Copy all entries exactly.

─── The input

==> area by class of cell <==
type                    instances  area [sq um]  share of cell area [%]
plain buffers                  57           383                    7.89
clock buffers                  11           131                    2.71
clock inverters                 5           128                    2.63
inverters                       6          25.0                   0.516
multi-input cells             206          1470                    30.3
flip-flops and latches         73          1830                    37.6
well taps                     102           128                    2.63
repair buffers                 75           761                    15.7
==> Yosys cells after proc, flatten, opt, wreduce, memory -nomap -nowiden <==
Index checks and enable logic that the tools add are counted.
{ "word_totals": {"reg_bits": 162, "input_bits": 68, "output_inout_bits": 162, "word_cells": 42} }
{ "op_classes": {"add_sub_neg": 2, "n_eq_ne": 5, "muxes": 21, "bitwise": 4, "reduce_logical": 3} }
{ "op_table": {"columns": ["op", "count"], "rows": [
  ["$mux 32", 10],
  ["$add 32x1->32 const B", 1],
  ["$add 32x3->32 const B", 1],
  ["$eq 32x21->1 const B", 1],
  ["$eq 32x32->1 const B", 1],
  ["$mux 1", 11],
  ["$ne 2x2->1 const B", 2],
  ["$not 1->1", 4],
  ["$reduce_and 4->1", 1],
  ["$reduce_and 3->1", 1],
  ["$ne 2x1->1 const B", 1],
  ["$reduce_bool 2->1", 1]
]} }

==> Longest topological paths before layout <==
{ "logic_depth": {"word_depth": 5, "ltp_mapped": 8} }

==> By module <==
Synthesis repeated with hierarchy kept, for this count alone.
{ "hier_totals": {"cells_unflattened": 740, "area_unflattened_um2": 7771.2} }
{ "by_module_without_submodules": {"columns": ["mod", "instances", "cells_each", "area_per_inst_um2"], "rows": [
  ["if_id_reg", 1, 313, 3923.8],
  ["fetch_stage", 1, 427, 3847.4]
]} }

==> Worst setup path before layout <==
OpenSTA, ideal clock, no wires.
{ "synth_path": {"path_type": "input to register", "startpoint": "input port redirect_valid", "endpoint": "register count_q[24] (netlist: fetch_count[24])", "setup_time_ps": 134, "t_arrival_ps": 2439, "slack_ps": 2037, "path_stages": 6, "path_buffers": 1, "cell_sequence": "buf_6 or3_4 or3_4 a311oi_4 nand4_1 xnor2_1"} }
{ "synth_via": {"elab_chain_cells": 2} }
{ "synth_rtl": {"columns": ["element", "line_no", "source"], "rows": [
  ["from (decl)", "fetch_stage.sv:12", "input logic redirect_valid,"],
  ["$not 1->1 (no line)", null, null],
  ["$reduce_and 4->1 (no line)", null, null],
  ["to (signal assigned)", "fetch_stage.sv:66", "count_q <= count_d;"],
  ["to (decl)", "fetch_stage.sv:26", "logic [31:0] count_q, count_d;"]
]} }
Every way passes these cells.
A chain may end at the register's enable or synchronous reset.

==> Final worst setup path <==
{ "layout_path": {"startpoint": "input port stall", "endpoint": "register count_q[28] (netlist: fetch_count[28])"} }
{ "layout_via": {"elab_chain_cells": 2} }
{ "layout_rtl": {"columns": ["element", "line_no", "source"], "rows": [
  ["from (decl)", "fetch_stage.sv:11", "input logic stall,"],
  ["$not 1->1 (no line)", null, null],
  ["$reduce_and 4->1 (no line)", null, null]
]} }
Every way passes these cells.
--- config.mk ---
export PLATFORM = sky130hd
export DESIGN_NAME = reg_file_3r1w
export DESIGN_NICKNAME = d
export VERILOG_FILES = /design/src/rtl/reg_file_3r1w.sv
export SDC_FILE = /design/constraint.sdc
export NUM_CORES = 2
export LEC_CHECK = 0
export BUFFER_PORTS_ARGS = -buffer_cell sky130_fd_sc_hd__buf_2
export CORE_UTILIZATION = 60
export DETAILED_ROUTE_END_ITERATION = 8
export PLACE_DENSITY = 0.79
export SYNTH_ARGS = -nofsm -noshare
export SYNTH_HDL_FRONTEND = slang
export SYNTH_SLANG_ARGS = --single-unit
--- constraint.sdc ---
create_clock -name clk_i -period 5.8 [get_ports clk_i]
set_input_delay 1.45 -clock clk_i [delete_from_list [all_inputs] [get_ports clk_i]]
set_output_delay 1.45 -clock clk_i [all_outputs]
set_load 0.02 [all_outputs]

──────

• [Solution]:
==> area by class of cell <==
type                    instances  area [sq um]  share of cell area [%]
plain buffers                  57           383                    7.89
clock buffers                  11           131                    2.71
clock inverters                 5           128                    2.63
inverters                       6          25.0                   0.516
multi-input cells             206          1470                    30.3
flip-flops and latches         73          1830                    37.6
well taps                     102           128                    2.63
repair buffers                 75           761                    15.7
==> Yosys cells after proc, flatten, opt, wreduce, memory -nomap -nowiden <==
Index checks and enable logic that the tools add are counted.
{ "word_totals": {"reg_bits": 162, "input_bits": 68, "output_inout_bits": 162, "word_cells": 42} }
{ "op_classes": {"add_sub_neg": 2, "n_eq_ne": 5, "muxes": 21, "bitwise": 4, "reduce_logical": 3} }
{ "op_table": {"columns": ["op", "count"], "rows": [
  ["$mux 32", 10],
  ["$add 32x1->32 const B", 1],
  ["$add 32x3->32 const B", 1],
  ["$eq 32x21->1 const B", 1],
  ["$eq 32x32->1 const B", 1],
  ["$mux 1", 11],
  ["$ne 2x2->1 const B", 2],
  ["$not 1->1", 4],
  ["$reduce_and 4->1", 1],
  ["$reduce_and 3->1", 1],
  ["$ne 2x1->1 const B", 1],
  ["$reduce_bool 2->1", 1]
]} }

==> Longest topological paths before layout <==
{ "logic_depth": {"word_depth": 5, "ltp_mapped": 8} }

==> By module <==
Synthesis repeated with hierarchy kept, for this count alone.
{ "hier_totals": {"cells_unflattened": 740, "area_unflattened_um2": 7771.2} }
{ "by_module_without_submodules": {"columns": ["mod", "instances", "cells_each", "area_per_inst_um2"], "rows": [
  ["if_id_reg", 1, 313, 3923.8],
  ["fetch_stage", 1, 427, 3847.4]
]} }

==> Worst setup path before layout <==
OpenSTA, ideal clock, no wires.
{ "synth_path": {"path_type": "input to register", "startpoint": "input port redirect_valid", "endpoint": "register count_q[24] (netlist: fetch_count[24])", "setup_time_ps": 134, "t_arrival_ps": 2439, "slack_ps": 2037, "path_stages": 6, "path_buffers": 1, "cell_sequence": "buf_6 or3_4 or3_4 a311oi_4 nand4_1 xnor2_1"} }
{ "synth_via": {"elab_chain_cells": 2} }
{ "synth_rtl": {"columns": ["element", "line_no", "source"], "rows": [
  ["from (decl)", "fetch_stage.sv:12", "input logic redirect_valid,"],
  ["$not 1->1 (no line)", null, null],
  ["$reduce_and 4->1 (no line)", null, null],
  ["to (signal assigned)", "fetch_stage.sv:66", "count_q <= count_d;"],
  ["to (decl)", "fetch_stage.sv:26", "logic [31:0] count_q, count_d;"]
]} }
Every way passes these cells.
A chain may end at the register's enable or synchronous reset.

==> Final worst setup path <==
{ "layout_path": {"startpoint": "input port stall", "endpoint": "register count_q[28] (netlist: fetch_count[28])"} }
{ "layout_via": {"elab_chain_cells": 2} }
{ "layout_rtl": {"columns": ["element", "line_no", "source"], "rows": [
  ["from (decl)", "fetch_stage.sv:11", "input logic stall,"],
  ["$not 1->1 (no line)", null, null],
  ["$reduce_and 4->1 (no line)", null, null]
]} }
Every way passes these cells.
--- config.mk ---
export PLATFORM = sky130hd
export DESIGN_NAME = reg_file_3r1w
export DESIGN_NICKNAME = d
export VERILOG_FILES = /design/src/rtl/reg_file_3r1w.sv
export SDC_FILE = /design/constraint.sdc
export NUM_CORES = 2
export LEC_CHECK = 0
export BUFFER_PORTS_ARGS = -buffer_cell sky130_fd_sc_hd__buf_2
export CORE_UTILIZATION = 60
export DETAILED_ROUTE_END_ITERATION = 8
export PLACE_DENSITY = 0.79
export SYNTH_ARGS = -nofsm -noshare
export SYNTH_HDL_FRONTEND = slang
export SYNTH_SLANG_ARGS = --single-unit
--- constraint.sdc ---
create_clock -name clk_i -period 5.8 [get_ports clk_i]
set_input_delay 1.45 -clock clk_i [delete_from_list [all_inputs] [get_ports clk_i]]
set_output_delay 1.45 -clock clk_i [all_outputs]
set_load 0.02 [all_outputs]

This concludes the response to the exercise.